Esa certeza me hizo sentir felizmente desgraciado o desgraciadamente feliz, no sabría decir, pero la quería a ella y eso bastaba.
– ¡Hombre, no llore! No le robe el día al novio. –Oí a alguien murmurar, sacándome así de mi embelesamiento para que la realidad me derrumbara por completo. Sentí que estaba yendo sin remedio al matadero y yo, que nunca rezo, esa vez clamé por sobrevivir.
Amaba tanto a Clara que dolía... Sabrá Dios que por nada en la tierra cambiaría de lugar, pero dolía enormemente amarla desde el banquillo de los invitados y no desde allí a su lado, frente al altar.
El murmullo del pillo entrometido se rebobinó en mi mente, una de sus palabras me empezó a seducir y pasó de ser un simple aviso a una sumatoria de delitos. De pronto se fueron alineando en mi cabeza posibilidades de rapto, homicidio, secuestro, adulterio, entre otras infracciones, crímenes e injurias que a medida que iban engrosado una lista imaginaria me hacían dudar de mi salud mental.
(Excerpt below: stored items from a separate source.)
This is an optimization exercise on Yosys and OpenROAD, whose aim is small area, a short achievable clock period and few clock cycles per item, not a production implementation. Only simulation tests tie the RTL to the original design; equivalence was not proved. Power and IR drop assume default switching activity.

--- design.v ---
module cffu_chk (
    input  wire        clk,
    input  wire        rst,           
    input  wire        cmd_valid,
    output wire        cmd_ready,
    input  wire        cmd_crc32,     
    input  wire [19:0] cmd_len,       
    input  wire [31:0] cmd_expect,    
    input  wire        in_valid,
    output wire        in_ready,
    input  wire [31:0] in_data,
    output reg         done,
    output reg  [31:0] result,
    output reg         match
);
    localparam [1:0] S_IDLE = 2'd0, S_RUN = 2'd1, S_FIN = 2'd2;
    localparam [31:0] CRC_POLY = 32'hEDB88320;
    localparam [16:0] ADLER_MOD = 17'd65521;
    reg  [1:0]  state;
    reg         alg_crc;
    reg  [31:0] expect_q;
    reg  [19:0] bytes_left;    
    reg  [17:0] words_left;    
    reg  [31:0] word_q;        
    reg         have_word;
    reg  [1:0]  byte_idx;
    reg  [31:0] crc;
    reg  [15:0] adler_a;
    reg  [15:0] adler_b;
    wire [7:0] cur_byte = word_q[8*byte_idx +: 8];
    function [31:0] crc32_byte(input [31:0] r_in, input [7:0] d);
        integer i;
        reg [31:0] r;
        begin
            r = r_in ^ {24'd0, d};
            for (i = 0; i < 8; i = i + 1)
                r = r[0] ? ((r >> 1) ^ CRC_POLY) : (r >> 1);
            crc32_byte = r;
        end
    endfunction
    wire [16:0] a_sum  = {1'b0, adler_a} + {9'd0, cur_byte};
    wire [15:0] a_next = (a_sum >= ADLER_MOD) ? a_sum - ADLER_MOD : a_sum[15:0];
    wire [16:0] b_sum  = {1'b0, adler_b} + {1'b0, a_next};
    wire [15:0] b_next = (b_sum >= ADLER_MOD) ? b_sum - ADLER_MOD : b_sum[15:0];
    wire [31:0] crc_next = crc32_byte(crc, cur_byte);
    wire consume   = (state == S_RUN) && have_word;
    wire last_byte = (bytes_left == 20'd1);
    wire word_end  = (byte_idx == 2'd3) || last_byte;
    assign cmd_ready = (state == S_IDLE);
    assign in_ready  = (state == S_RUN) && (words_left != 18'd0) &&
                       (!have_word || (byte_idx == 2'd3));
    wire accept = in_valid && in_ready;
    wire [31:0] final_sum = alg_crc ? ~crc : {adler_b, adler_a};
    always @(posedge clk) begin
        if (rst) begin
            state      <= S_IDLE;
            have_word  <= 1'b0;
            done       <= 1'b0;
            result     <= 32'd0;
            match      <= 1'b0;
            alg_crc    <= 1'b0;
            expect_q   <= 32'd0;
            bytes_left <= 20'd0;
            words_left <= 18'd0;
            word_q     <= 32'd0;
            byte_idx   <= 2'd0;
            crc        <= 32'hFFFFFFFF;
            adler_a    <= 16'd1;
            adler_b    <= 16'd0;
        end else begin
            done <= 1'b0;
            case (state)
                S_IDLE: begin
                    if (cmd_valid) begin
                        alg_crc    <= cmd_crc32;
                        expect_q   <= cmd_expect;
                        bytes_left <= cmd_len;
                        words_left <= cmd_len[19:2] + {17'd0, |cmd_len[1:0]};
                        have_word  <= 1'b0;
                        byte_idx   <= 2'd0;
                        crc        <= 32'hFFFFFFFF;
                        adler_a    <= 16'd1;
                        adler_b    <= 16'd0;
                        state      <= (cmd_len == 20'd0) ? S_FIN : S_RUN;
                    end
                end
                S_RUN: begin
                    if (consume) begin
                        if (alg_crc)
                            crc <= crc_next;
                        else begin
                            adler_a <= a_next;
                            adler_b <= b_next;
                        end
                        bytes_left <= bytes_left - 20'd1;
                        byte_idx   <= byte_idx + 2'd1;
                        if (word_end && !accept)
                            have_word <= 1'b0;
                        if (last_byte)
                            state <= S_FIN;
                    end
                    if (accept) begin
                        word_q     <= in_data;
                        have_word  <= 1'b1;
                        byte_idx   <= 2'd0;
                        words_left <= words_left - 18'd1;
                    end
                end
                S_FIN: begin
                    done   <= 1'b1;
                    result <= final_sum;
                    match  <= (final_sum == expect_q);
                    state  <= S_IDLE;
                end
                default: state <= S_IDLE;
            endcase
        end
    end
endmodule
--- run.sh ---
#!/bin/bash
# synth_recipe.tcl (not shown) runs the flow's synth.tcl, then flattens the netlist and writes it again
# the make line also repeats each setting of config.mk as NAME=value (left out here)
make -C /OpenROAD-flow-scripts/flow DESIGN_CONFIG=/design/flow/config.mk WORK_HOME=/design/flow/orfs CLKGATE_MAP_FILE= SYNTH_SCRIPT=/design/flow/synth_recipe.tcl finish
--- config.mk ---
export PLATFORM = sky130hd
export DESIGN_NAME = cffu_chk
export DESIGN_NICKNAME = cffu_chk
export VERILOG_FILES = /design/flow/design.v
export SDC_FILE = /design/flow/constraint.sdc
export NUM_CORES = 4
export LEC_CHECK = 0
export CAP_MARGIN = 20
export CORE_MARGIN = 2
export CORE_UTILIZATION = 40
export SLEW_MARGIN = 20
--- constraint.sdc ---
create_clock -name core_clock -period 8.0 [get_ports {clk}]
set_input_delay 1.6000 -clock core_clock [delete_from_list [all_inputs] [get_ports {clk}]]
set_output_delay 1.6000 -clock core_clock [all_outputs]
set_load 0.01 [all_outputs]
==> impl_metrics.env <==
export IMPL_viasPerCell=5.55
export IMPL_fin_util_pct=48.1
export IMPL_initial_utilization_pct=40.3
export IMPL_path_class="reg2reg"
export IMPL_maxSlewHeadroom_pct=26.0
export IMPL_synth_fa_ha_area_share_pct=4.01
export IMPL_synth_nets=1680
export IMPL_port_buffers=124
export IMPL_clock_sinks=206
export IMPL_cts_tree="built"
export IMPL_cap_violations=0
export IMPL_cp_end_kind="flop"
export IMPL_ys_seq_elements=206
export IMPL_synth_area_mux_share_pct=3.93
export IMPL_use_met2_pct=39.0
export IMPL_yosys_top_cells_count="243 x nand2_1, 206 x dfxtp_1, 167 x a21oi_1"
export IMPL_pwr_density_cell_mw_per_mm2=195
export IMPL_synth_area_top_cells="dfxtp_1 34%, xnor2_1 7.7%, nand2_1 7.5%, a21oi_1 6.8%, nor2_1 3.9%"
export IMPL_die_w_um=179
export IMPL_path_depth=24
export IMPL_synth_top_cell_area_share_pct=33.7
export IMPL_drc=0
export IMPL_synth_simple_area_share_pct=22.6
export IMPL_cts_buffers=24
export IMPL_num_vias=11358
export IMPL_min_period_ns=7.43
export IMPL_dieHeight_um=179
export IMPL_clk_path_buf_depth=3
export IMPL_fin_skew_ns=0.0123
export IMPL_placed_area_mm2=0.0138
export IMPL_final_setup_tns_ns=0
export IMPL_path_cells="mux4_2 -> ha_1 -> fa_1 -> a21o_1 -> a21oi_2 -> o211ai_1 -> nand2_1 -> or3b_1 -> and3_1 -> o32a_1 -> xnor2_1 -> ha_1 -> inv_1 -> fa_1 -> nand3b_1 -> a221oi_1 -> or3_1 -> nand4b_1 -> and4b_1 -> nand4_1 -> o311ai_4 -> o211ai_1 -> xor2_1 -> a22o_1"
export IMPL_final_nets=1760
export IMPL_rsz0062_at_grt="no"
export IMPL_clkTransAtPathRegs_ns=0.06
export IMPL_use_met1_pct=31.1
export IMPL_dr_first_iter_drc_count=717
export IMPL_max_freq_mhz=135
export IMPL_top_usage_layer="met2"
export IMPL_stdcell_area_mm2=0.0146
export IMPL_yosys_area_share_xor_xnor_pct=11.1
export IMPL_critPathArrivalTime_ns=7.84
export IMPL_yosysUniqueCellTypes=82
export IMPL_cpPeakStageDelay_ns=0.61
export IMPL_endpoint="adler_b[11]$_SDFFE_PP0P_"
export IMPL_reg2reg_to="adler_b[11]$_SDFFE_PP0P_"
export IMPL_synth_flop_cell="dfxtp_1"
export IMPL_cts_root_buffer="clkbuf_16"
export IMPL_hpwlAfterDp_um=27300
export IMPL_grt_pass1_wl_um=58600
export IMPL_tightest_slew_ns=1.11
export IMPL_status="no timing/DRC/antenna violations"
export IMPL_cp_max_fo=9
export IMPL_syn_inst=1553
export IMPL_final_antenna_net_count=0
export IMPL_rrSetupSlack_ns=0.57
export IMPL_track_usage_pct=23.0
export IMPL_yosysMostFrequentCell="nand2_1"
export IMPL_finalPower_w=0.00285
export IMPL_critPathBufInv=1
export IMPL_hold_viol_final=0
export IMPL_synth_compound_area_share_pct=20.7
export IMPL_synth_warnings=1
export IMPL_antenna_found_initial=0
export IMPL_met3_usage_pct=2.35
export IMPL_first_global_vias=10864
export IMPL_place_gp_congestion=0.898
export IMPL_wl_um=37200
export IMPL_maxSlewViolCount=0
export IMPL_reg2reg_depth=24
export IMPL_row_count=64
export IMPL_wl_per_cell_um=18.2
export IMPL_p_leak_nw=5.27
export IMPL_area_delta_synth_final_pct=19.4
export IMPL_syn_area_mm2=0.0122
export IMPL_worstSkewPairLatency_ns=0.52
export IMPL_crit_required_ns=8.41
export IMPL_drt_first_pass_iters=5
export IMPL_drive_above_1_share_pct=5.88
export IMPL_post_place_cells=2003
export IMPL_crit_path_start="byte_idx[0]$_SDFFE_PP0P_"
export IMPL_final_instance_count_excl_fill=2045
export IMPL_fp_coreArea_mm2=0.0303
export IMPL_finalSetupViolCount=0
export IMPL_globalRouteOverflowTotal=0
export IMPL_vdd_drop_max_mv=0.162
export IMPL_slowest_stage="mux4_2"
export IMPL_synthArstFlopShare_pct=0
export IMPL_die_area_mm2=0.0320
export IMPL_ios=125
export IMPL_synth_top_family_by_area="simple AND/OR/NAND/NOR gates"
export IMPL_hp_class="reg2reg"
export IMPL_avgSynthCellArea_um2=7.88
export IMPL_period_share_pct=92.9
export IMPL_worstReg2RegStart="byte_idx[0]$_SDFFE_PP0P_"
export IMPL_yosysSeqAreaShare_pct=33.7
export IMPL_num_antenna_cells=0
export IMPL_synth_edf_count=0
export IMPL_start_kind="flop"
export IMPL_crit_family="compound AO/OA/AOI/OAI gates"
export IMPL_grt_max_degree=93
export IMPL_synth_top_area_cell="dfxtp_1"
export IMPL_htree_levels=1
Con ese pensamiento y la idea de que ese día alguien diferente a mí, o en su defecto aparte de mí, terminaría sacrificado si no por voluntad a la fuerza, me entristecí. Porque de extraviar la cordura, solo había una persona capaz de traerla de vuelta y si la perdía también a ella, poco importaba si me mantenía cuerdo o si el mundo estaba de cabeza.